← Back to context

Comment by pclmulqdq

5 months ago

Also for $36.83 compared to o1's $186.50

But also for $36.83 compared to DeepSeek R1 + claude-3-5 it's $13.29 and for latter "Percent using correct edit format" is 100% vs 97.8% for 3.7.

edit: would be interesting to see how combo DeepSeek R1 + claude-3-7 performs.

  • is there any public info on why such DeepSeek R1 + claude-3-5 combo worked better than using a single model?

    • Sonnet 3.5 is the best non-Chain-of-Thought code-authoring model. When paired with R1's CoT output, Sonnet 3.5 performs even better - outperforming vanilla R1 (and eveything else), which suggests Sonnet is better than R1 at utilizing R1's CoT.

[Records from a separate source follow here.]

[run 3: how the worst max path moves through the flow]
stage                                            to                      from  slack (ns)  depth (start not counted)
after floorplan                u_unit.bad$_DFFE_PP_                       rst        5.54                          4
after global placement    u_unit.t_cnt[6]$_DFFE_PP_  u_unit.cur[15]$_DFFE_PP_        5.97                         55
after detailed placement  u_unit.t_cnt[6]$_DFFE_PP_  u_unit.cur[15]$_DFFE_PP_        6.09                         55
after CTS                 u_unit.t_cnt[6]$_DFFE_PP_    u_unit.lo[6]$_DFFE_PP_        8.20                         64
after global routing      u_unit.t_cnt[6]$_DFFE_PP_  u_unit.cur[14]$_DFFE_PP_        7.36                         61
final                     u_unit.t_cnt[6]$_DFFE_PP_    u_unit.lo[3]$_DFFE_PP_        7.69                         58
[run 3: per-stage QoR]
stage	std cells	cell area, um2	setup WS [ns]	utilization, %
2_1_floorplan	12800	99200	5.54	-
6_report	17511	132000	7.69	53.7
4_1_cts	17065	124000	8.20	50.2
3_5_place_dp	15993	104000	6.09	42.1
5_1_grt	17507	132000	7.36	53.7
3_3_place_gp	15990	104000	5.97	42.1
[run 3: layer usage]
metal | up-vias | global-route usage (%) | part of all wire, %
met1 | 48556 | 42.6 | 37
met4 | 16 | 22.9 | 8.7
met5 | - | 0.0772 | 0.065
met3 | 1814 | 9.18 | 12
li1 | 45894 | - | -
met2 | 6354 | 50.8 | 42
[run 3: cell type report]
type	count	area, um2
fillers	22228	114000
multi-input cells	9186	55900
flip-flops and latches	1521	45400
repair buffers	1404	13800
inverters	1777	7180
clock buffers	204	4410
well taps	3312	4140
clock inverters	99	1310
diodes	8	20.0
What follows belongs to an exercise in optimizing a design on an open flow for small area; a production flow would make more cautious choices.
Function was checked by simulation only, so behaviour that the tests miss may differ from the original.
Power figures rest on the tool's default switching activity, not on a simulated workload.

==> flow/design.v <==
package screen_pkg;
	typedef logic [8-1:0] coord_x_t;
	typedef logic [7-1:0] coord_y_t;
	typedef logic [3-1:0] colour_t;
	typedef struct packed {
		coord_x_t x;
		coord_y_t y;
		colour_t colour;
	} pixel_t;
endpackage
package game_pkg;
	typedef logic [$clog2(5)-1:0] lane_t;
	typedef logic [$clog2(10)-1:0] slot_index_t;
	typedef enum logic [1:0] {
		heading_down,
		heading_left,
		heading_up,
		heading_right
	} heading_t;
	typedef struct packed {
		logic occupied;
		heading_t heading;
		logic [8-1:0] x;
		logic [7-1:0] y;
	} block_t;
	typedef enum logic [2:0] {
		state_idle,  
		state_armed,  
		state_capture,
		state_load,
		state_draw,
		state_hold,
		state_erase,
		state_step
	} game_state_t;
endpackage
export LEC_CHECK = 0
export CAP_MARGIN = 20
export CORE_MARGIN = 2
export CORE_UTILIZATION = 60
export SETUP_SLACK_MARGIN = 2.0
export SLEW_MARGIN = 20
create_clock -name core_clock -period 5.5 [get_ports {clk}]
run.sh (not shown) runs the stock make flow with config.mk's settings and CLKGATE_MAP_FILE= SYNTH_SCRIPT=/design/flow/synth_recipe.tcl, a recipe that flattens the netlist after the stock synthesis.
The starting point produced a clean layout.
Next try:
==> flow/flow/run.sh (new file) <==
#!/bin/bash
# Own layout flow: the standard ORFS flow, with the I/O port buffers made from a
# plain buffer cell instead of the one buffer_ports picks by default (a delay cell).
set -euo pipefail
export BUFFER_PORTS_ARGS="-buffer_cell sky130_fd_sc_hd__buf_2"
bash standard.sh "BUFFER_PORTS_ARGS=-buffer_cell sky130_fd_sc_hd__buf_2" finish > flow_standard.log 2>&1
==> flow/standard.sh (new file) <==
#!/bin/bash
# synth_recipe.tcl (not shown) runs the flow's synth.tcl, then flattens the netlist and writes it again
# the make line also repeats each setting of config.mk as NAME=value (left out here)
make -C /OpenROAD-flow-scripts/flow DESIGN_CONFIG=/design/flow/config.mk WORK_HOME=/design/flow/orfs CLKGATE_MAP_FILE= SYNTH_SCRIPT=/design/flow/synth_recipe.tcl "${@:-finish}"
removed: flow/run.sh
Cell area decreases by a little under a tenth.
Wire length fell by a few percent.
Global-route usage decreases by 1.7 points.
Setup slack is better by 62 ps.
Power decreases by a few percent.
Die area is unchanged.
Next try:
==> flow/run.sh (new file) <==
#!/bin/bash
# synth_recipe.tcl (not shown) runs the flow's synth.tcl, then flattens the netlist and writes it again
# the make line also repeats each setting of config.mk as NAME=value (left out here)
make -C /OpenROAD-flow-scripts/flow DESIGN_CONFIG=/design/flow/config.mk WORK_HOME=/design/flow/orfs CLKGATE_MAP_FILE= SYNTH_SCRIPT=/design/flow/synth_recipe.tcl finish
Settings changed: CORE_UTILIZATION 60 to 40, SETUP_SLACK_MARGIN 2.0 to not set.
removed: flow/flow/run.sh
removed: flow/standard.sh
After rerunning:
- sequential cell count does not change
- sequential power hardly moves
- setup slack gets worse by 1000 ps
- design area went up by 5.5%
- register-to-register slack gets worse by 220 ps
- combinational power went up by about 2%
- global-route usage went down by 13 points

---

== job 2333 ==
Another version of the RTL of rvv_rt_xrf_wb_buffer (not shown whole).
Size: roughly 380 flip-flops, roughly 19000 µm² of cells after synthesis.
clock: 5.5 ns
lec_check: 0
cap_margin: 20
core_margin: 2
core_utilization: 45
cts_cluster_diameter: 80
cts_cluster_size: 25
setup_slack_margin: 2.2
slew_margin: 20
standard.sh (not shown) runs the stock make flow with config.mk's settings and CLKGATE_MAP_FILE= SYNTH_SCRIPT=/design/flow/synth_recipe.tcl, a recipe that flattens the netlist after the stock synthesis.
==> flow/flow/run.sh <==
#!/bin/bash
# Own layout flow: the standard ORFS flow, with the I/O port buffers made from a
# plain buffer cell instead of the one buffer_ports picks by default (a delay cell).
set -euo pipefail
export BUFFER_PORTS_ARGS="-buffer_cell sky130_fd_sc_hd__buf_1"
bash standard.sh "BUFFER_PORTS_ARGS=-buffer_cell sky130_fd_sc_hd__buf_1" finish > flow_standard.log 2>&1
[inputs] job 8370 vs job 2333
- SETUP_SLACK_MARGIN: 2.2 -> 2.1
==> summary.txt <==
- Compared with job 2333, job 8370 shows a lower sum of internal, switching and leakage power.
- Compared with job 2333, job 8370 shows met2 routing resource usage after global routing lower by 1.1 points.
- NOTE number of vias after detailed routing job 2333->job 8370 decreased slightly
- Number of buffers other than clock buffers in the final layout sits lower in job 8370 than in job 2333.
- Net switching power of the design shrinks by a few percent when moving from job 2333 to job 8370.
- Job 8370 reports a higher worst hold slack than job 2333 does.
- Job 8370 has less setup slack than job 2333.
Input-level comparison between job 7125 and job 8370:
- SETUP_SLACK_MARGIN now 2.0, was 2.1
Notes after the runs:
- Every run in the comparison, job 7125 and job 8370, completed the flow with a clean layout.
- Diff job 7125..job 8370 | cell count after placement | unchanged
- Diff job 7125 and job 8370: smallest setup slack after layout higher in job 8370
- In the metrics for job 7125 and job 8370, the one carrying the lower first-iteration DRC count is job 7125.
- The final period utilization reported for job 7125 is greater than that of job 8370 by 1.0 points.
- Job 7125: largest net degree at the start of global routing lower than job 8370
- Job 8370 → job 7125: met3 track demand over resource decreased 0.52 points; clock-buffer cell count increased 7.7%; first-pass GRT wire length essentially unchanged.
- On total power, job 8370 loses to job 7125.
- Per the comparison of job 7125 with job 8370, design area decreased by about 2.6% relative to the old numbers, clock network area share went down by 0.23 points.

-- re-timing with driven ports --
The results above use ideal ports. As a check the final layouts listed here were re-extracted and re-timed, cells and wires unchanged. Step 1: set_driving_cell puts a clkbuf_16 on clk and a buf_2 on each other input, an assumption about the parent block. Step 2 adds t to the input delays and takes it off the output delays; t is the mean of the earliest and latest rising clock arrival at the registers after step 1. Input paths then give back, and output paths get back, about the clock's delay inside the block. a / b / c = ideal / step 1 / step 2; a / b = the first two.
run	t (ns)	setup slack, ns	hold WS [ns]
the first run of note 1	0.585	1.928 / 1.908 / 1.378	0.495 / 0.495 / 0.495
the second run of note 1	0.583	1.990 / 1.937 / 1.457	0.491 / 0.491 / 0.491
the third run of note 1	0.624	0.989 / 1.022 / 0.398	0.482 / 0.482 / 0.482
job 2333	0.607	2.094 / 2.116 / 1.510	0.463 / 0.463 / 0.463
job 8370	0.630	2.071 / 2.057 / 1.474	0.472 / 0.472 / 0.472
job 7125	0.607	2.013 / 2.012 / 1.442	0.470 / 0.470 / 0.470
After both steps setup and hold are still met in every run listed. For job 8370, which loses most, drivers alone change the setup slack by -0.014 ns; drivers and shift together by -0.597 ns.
This is an optimization exercise on Yosys and OpenROAD, whose aim is small area, a short achievable clock period and few clock cycles per item, not a production implementation. In this exercise RTL edits were held to simulation tests only and were not proved equivalent to the original. Power and IR drop assume default switching activity.

===== flow/design.v =====
package bos_pkg;
   localparam int CAPACITY = 8;
   localparam int CNT_W    = $clog2(CAPACITY + 1);
   localparam int LIM_W    = (CNT_W > 4) ? CNT_W : 4;
   localparam int VALUE_W  = 32;
   localparam logic [3:0] CAP_LIMIT_RESET = 4'd8;
   typedef logic [VALUE_W-1:0] value_type;
   typedef logic [CNT_W-1:0]   count_type;
   typedef enum logic [1:0] {
      OP_INSERT = 2'd0,
      OP_REMOVE = 2'd1,
      OP_QUERY  = 2'd2
   } op_type;
   typedef enum logic [1:0] {
      ST_DONE      = 2'd0,
      ST_DUPLICATE = 2'd1,
      ST_FULL      = 2'd2,
      ST_NOT_FOUND = 2'd3
   } status_type;
   typedef struct packed {
      logic live;     
      logic remove;   
      logic insert;   
   } cell_ctl_type;
endpackage
Background: an optimization exercise with open tools, aiming at small area. Do not read the settings as production practice. The RTL was checked by simulation tests, not by an equivalence proof against the original design. Power figures rest on the tool's default switching activity, not on a simulated workload.

$ cat flow/standard.sh
#!/bin/bash
# synth_recipe.tcl (not shown) runs the flow's synth.tcl, then flattens the netlist and writes it again
# the make line also repeats each setting of config.mk as NAME=value (left out here)
make -C /OpenROAD-flow-scripts/flow DESIGN_CONFIG=/design/flow/config.mk WORK_HOME=/design/flow/orfs CLKGATE_MAP_FILE= SYNTH_SCRIPT=/design/flow/synth_recipe.tcl "${@:-finish}"
$ cat flow/flow/downsize.py
#!/usr/bin/env python3
"""Set every combinational cell of a synthesized netlist to the smallest drive strength of
its type, keeping the pins: buffers and repair later size up what timing needs.
Flip-flops and every other sequential cell are left as they are.
usage: downsize.py LIBERTY NETLIST_IN NETLIST_OUT"""
import re
import sys
from collections import Counter

lib, src, dst = sys.argv[1:4]
PFX = "sky130_fd_sc_hd__"

cells = {}  # name -> (area, frozenset of pin names, sequential)
cur = None
pins = set()
seq = False
area = 0.0
depth = 0
for line in open(lib):
    m = re.match(r'\s*cell\s*\(\s*"?(\w+)"?\s*\)', line)
    if m:
        if cur:
            cells[cur] = (area, frozenset(pins), seq)
        cur, pins, seq, area = m.group(1), set(), False, 0.0
        continue
    if cur is None:
        continue
    m = re.match(r'\s*area\s*:\s*([\d.]+)', line)
    if m:
        area = float(m.group(1))
    m = re.match(r'\s*pin\s*\(\s*"?(\w+)"?\s*\)', line)
    if m:
        pins.add(m.group(1))
    if re.match(r'\s*(ff|latch|statetable)\s*\(', line):
        seq = True
if cur:
    cells[cur] = (area, frozenset(pins), seq)

# Same type = same name up to the trailing _<drive>.
smallest = {}
for name, (a, p, s) in cells.items():
    m = re.match(r'(' + PFX + r'\w+?)_(\d+)$', name)
    if not m or s:
        continue
    base = m.group(1)
    best = smallest.get(base)
    if best is None or a < cells[best][0]:
        smallest[base] = name

changed = Counter()
out = []
for line in open(src):
    m = re.match(r'(\s*)(' + PFX + r'\w+?)_(\d+)(\s+.*)$', line, re.S)
    if m:
        name = f"{m.group(2)}_{m.group(3)}"
        new = smallest.get(m.group(2))
        if new and new != name and name in cells and not cells[name][2] \
                and cells[new][1] == cells[name][1] and cells[new][0] < cells[name][0]:
            line = m.group(1) + new + m.group(4)
            changed[f"{name} -> {new}"] += 1
    out.append(line)
open(dst, "w").writelines(out)
for k, v in sorted(changed.items()):
    print(f"{v:6d} {k}")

      It's scenario where the result is greater than the sum of it's parts

    • From my experiments with the Deepseek Qwen-32b distill model, the Deepseek model did not follow the edit instructions - the format was wrong. I know the distill models are not at all the same as the full model, but that could provide a clue. Combine that information with the scores, then you have a reasonable hypothesis.

      1 reply →

    • My personal experience is that R1 is smarter than 3.5 sonnet, but 3.5 sonnet is a better coder. Thus it may be better to let R1 to tackle the problem, but let 3.5 sonnet to implement the solution.

      1 reply →